Records from a collection:
┌──
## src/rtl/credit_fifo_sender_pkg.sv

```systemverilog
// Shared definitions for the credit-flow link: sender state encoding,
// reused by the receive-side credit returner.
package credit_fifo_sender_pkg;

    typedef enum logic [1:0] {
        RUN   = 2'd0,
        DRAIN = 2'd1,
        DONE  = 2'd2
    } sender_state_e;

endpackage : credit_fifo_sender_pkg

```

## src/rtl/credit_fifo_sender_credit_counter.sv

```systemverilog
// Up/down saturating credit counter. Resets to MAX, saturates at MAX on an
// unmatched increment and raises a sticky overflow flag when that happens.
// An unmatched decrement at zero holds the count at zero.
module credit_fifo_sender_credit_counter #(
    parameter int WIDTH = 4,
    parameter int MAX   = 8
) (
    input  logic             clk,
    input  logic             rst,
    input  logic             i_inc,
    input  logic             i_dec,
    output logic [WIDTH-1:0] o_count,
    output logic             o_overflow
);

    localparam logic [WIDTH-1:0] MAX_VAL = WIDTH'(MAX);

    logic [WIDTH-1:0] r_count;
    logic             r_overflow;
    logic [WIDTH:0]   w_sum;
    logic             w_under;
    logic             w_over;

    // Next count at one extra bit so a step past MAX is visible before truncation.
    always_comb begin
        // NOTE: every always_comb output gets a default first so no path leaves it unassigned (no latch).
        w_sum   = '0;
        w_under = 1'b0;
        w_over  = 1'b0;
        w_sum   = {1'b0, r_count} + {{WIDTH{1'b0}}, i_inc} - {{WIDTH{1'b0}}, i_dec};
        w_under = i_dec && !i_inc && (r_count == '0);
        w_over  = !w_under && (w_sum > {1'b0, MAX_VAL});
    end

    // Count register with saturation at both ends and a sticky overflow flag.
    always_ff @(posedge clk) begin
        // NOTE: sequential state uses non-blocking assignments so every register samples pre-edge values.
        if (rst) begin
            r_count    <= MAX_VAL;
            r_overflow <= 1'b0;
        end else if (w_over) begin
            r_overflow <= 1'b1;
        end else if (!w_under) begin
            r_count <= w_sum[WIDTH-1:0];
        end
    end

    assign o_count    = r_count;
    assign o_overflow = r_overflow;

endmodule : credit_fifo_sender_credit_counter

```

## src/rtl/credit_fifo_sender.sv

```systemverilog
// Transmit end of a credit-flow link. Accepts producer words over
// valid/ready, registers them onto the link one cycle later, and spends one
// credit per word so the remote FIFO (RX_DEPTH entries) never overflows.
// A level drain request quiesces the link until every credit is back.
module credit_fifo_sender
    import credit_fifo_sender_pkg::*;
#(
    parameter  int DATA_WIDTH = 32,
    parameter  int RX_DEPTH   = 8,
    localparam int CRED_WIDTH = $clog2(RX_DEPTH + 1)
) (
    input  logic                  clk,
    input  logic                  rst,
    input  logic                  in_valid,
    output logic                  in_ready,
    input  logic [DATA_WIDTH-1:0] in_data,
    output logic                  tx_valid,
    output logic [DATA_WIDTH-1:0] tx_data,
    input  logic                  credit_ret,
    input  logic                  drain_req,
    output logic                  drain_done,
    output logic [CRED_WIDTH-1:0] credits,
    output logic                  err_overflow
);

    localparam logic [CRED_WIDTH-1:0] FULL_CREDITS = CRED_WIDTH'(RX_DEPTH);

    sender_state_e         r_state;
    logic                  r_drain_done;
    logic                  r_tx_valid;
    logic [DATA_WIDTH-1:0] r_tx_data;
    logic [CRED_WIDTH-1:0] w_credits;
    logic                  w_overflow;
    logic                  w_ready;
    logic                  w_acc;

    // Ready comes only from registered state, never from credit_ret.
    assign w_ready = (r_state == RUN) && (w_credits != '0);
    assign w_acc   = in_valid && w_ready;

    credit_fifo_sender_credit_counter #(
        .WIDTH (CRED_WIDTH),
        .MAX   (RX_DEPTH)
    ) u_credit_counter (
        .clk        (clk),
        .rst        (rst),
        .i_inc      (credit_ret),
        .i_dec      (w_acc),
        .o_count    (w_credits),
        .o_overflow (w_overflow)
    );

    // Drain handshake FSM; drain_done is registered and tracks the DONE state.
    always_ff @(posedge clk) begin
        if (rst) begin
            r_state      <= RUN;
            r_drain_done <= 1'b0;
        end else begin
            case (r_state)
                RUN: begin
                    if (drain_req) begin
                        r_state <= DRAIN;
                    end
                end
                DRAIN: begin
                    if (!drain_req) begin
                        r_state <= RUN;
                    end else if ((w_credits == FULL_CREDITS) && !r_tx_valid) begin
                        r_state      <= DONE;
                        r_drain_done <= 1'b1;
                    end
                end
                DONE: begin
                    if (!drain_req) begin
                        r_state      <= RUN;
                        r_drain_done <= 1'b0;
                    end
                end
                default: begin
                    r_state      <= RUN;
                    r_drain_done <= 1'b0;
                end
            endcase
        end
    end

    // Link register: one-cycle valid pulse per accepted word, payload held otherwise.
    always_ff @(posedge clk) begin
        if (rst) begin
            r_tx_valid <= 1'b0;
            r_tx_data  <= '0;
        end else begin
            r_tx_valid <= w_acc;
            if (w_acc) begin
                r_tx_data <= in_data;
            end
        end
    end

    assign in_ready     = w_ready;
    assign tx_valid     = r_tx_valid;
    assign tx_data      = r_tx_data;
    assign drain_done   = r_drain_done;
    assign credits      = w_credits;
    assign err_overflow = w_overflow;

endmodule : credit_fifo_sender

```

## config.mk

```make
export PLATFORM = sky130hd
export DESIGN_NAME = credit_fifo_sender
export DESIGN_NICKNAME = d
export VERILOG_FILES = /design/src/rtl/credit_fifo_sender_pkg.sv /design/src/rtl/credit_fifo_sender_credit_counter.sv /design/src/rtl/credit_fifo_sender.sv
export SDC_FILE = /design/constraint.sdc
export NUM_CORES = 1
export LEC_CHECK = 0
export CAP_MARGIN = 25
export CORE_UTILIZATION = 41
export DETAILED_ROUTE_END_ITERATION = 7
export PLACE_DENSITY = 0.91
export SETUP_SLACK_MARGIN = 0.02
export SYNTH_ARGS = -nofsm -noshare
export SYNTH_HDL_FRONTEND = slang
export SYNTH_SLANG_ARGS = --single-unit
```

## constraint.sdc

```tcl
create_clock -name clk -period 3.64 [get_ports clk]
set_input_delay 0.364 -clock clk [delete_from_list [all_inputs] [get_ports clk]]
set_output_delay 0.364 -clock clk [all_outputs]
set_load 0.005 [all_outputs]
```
└──
** Task description **
Each entry above is to be copied out exactly.

** Response box **
## src/rtl/credit_fifo_sender_pkg.sv

```systemverilog
// Shared definitions for the credit-flow link: sender state encoding,
// reused by the receive-side credit returner.
package credit_fifo_sender_pkg;

    typedef enum logic [1:0] {
        RUN   = 2'd0,
        DRAIN = 2'd1,
        DONE  = 2'd2
    } sender_state_e;

endpackage : credit_fifo_sender_pkg

```

## src/rtl/credit_fifo_sender_credit_counter.sv

```systemverilog
// Up/down saturating credit counter. Resets to MAX, saturates at MAX on an
// unmatched increment and raises a sticky overflow flag when that happens.
// An unmatched decrement at zero holds the count at zero.
module credit_fifo_sender_credit_counter #(
    parameter int WIDTH = 4,
    parameter int MAX   = 8
) (
    input  logic             clk,
    input  logic             rst,
    input  logic             i_inc,
    input  logic             i_dec,
    output logic [WIDTH-1:0] o_count,
    output logic             o_overflow
);

    localparam logic [WIDTH-1:0] MAX_VAL = WIDTH'(MAX);

    logic [WIDTH-1:0] r_count;
    logic             r_overflow;
    logic [WIDTH:0]   w_sum;
    logic             w_under;
    logic             w_over;

    // Next count at one extra bit so a step past MAX is visible before truncation.
    always_comb begin
        // NOTE: every always_comb output gets a default first so no path leaves it unassigned (no latch).
        w_sum   = '0;
        w_under = 1'b0;
        w_over  = 1'b0;
        w_sum   = {1'b0, r_count} + {{WIDTH{1'b0}}, i_inc} - {{WIDTH{1'b0}}, i_dec};
        w_under = i_dec && !i_inc && (r_count == '0);
        w_over  = !w_under && (w_sum > {1'b0, MAX_VAL});
    end

    // Count register with saturation at both ends and a sticky overflow flag.
    always_ff @(posedge clk) begin
        // NOTE: sequential state uses non-blocking assignments so every register samples pre-edge values.
        if (rst) begin
            r_count    <= MAX_VAL;
            r_overflow <= 1'b0;
        end else if (w_over) begin
            r_overflow <= 1'b1;
        end else if (!w_under) begin
            r_count <= w_sum[WIDTH-1:0];
        end
    end

    assign o_count    = r_count;
    assign o_overflow = r_overflow;

endmodule : credit_fifo_sender_credit_counter

```

## src/rtl/credit_fifo_sender.sv

```systemverilog
// Transmit end of a credit-flow link. Accepts producer words over
// valid/ready, registers them onto the link one cycle later, and spends one
// credit per word so the remote FIFO (RX_DEPTH entries) never overflows.
// A level drain request quiesces the link until every credit is back.
module credit_fifo_sender
    import credit_fifo_sender_pkg::*;
#(
    parameter  int DATA_WIDTH = 32,
    parameter  int RX_DEPTH   = 8,
    localparam int CRED_WIDTH = $clog2(RX_DEPTH + 1)
) (
    input  logic                  clk,
    input  logic                  rst,
    input  logic                  in_valid,
    output logic                  in_ready,
    input  logic [DATA_WIDTH-1:0] in_data,
    output logic                  tx_valid,
    output logic [DATA_WIDTH-1:0] tx_data,
    input  logic                  credit_ret,
    input  logic                  drain_req,
    output logic                  drain_done,
    output logic [CRED_WIDTH-1:0] credits,
    output logic                  err_overflow
);

    localparam logic [CRED_WIDTH-1:0] FULL_CREDITS = CRED_WIDTH'(RX_DEPTH);

    sender_state_e         r_state;
    logic                  r_drain_done;
    logic                  r_tx_valid;
    logic [DATA_WIDTH-1:0] r_tx_data;
    logic [CRED_WIDTH-1:0] w_credits;
    logic                  w_overflow;
    logic                  w_ready;
    logic                  w_acc;

    // Ready comes only from registered state, never from credit_ret.
    assign w_ready = (r_state == RUN) && (w_credits != '0);
    assign w_acc   = in_valid && w_ready;

    credit_fifo_sender_credit_counter #(
        .WIDTH (CRED_WIDTH),
        .MAX   (RX_DEPTH)
    ) u_credit_counter (
        .clk        (clk),
        .rst        (rst),
        .i_inc      (credit_ret),
        .i_dec      (w_acc),
        .o_count    (w_credits),
        .o_overflow (w_overflow)
    );

    // Drain handshake FSM; drain_done is registered and tracks the DONE state.
    always_ff @(posedge clk) begin
        if (rst) begin
            r_state      <= RUN;
            r_drain_done <= 1'b0;
        end else begin
            case (r_state)
                RUN: begin
                    if (drain_req) begin
                        r_state <= DRAIN;
                    end
                end
                DRAIN: begin
                    if (!drain_req) begin
                        r_state <= RUN;
                    end else if ((w_credits == FULL_CREDITS) && !r_tx_valid) begin
                        r_state      <= DONE;
                        r_drain_done <= 1'b1;
                    end
                end
                DONE: begin
                    if (!drain_req) begin
                        r_state      <= RUN;
                        r_drain_done <= 1'b0;
                    end
                end
                default: begin
                    r_state      <= RUN;
                    r_drain_done <= 1'b0;
                end
            endcase
        end
    end

    // Link register: one-cycle valid pulse per accepted word, payload held otherwise.
    always_ff @(posedge clk) begin
        if (rst) begin
            r_tx_valid <= 1'b0;
            r_tx_data  <= '0;
        end else begin
            r_tx_valid <= w_acc;
            if (w_acc) begin
                r_tx_data <= in_data;
            end
        end
    end

    assign in_ready     = w_ready;
    assign tx_valid     = r_tx_valid;
    assign tx_data      = r_tx_data;
    assign drain_done   = r_drain_done;
    assign credits      = w_credits;
    assign err_overflow = w_overflow;

endmodule : credit_fifo_sender

```

## config.mk

```make
export PLATFORM = sky130hd
export DESIGN_NAME = credit_fifo_sender
export DESIGN_NICKNAME = d
export VERILOG_FILES = /design/src/rtl/credit_fifo_sender_pkg.sv /design/src/rtl/credit_fifo_sender_credit_counter.sv /design/src/rtl/credit_fifo_sender.sv
export SDC_FILE = /design/constraint.sdc
export NUM_CORES = 1
export LEC_CHECK = 0
export CAP_MARGIN = 25
export CORE_UTILIZATION = 41
export DETAILED_ROUTE_END_ITERATION = 7
export PLACE_DENSITY = 0.91
export SETUP_SLACK_MARGIN = 0.02
export SYNTH_ARGS = -nofsm -noshare
export SYNTH_HDL_FRONTEND = slang
export SYNTH_SLANG_ARGS = --single-unit
```

## constraint.sdc

```tcl
create_clock -name clk -period 3.64 [get_ports clk]
set_input_delay 0.364 -clock clk [delete_from_list [all_inputs] [get_ports clk]]
set_output_delay 0.364 -clock clk [all_outputs]
set_load 0.005 [all_outputs]
```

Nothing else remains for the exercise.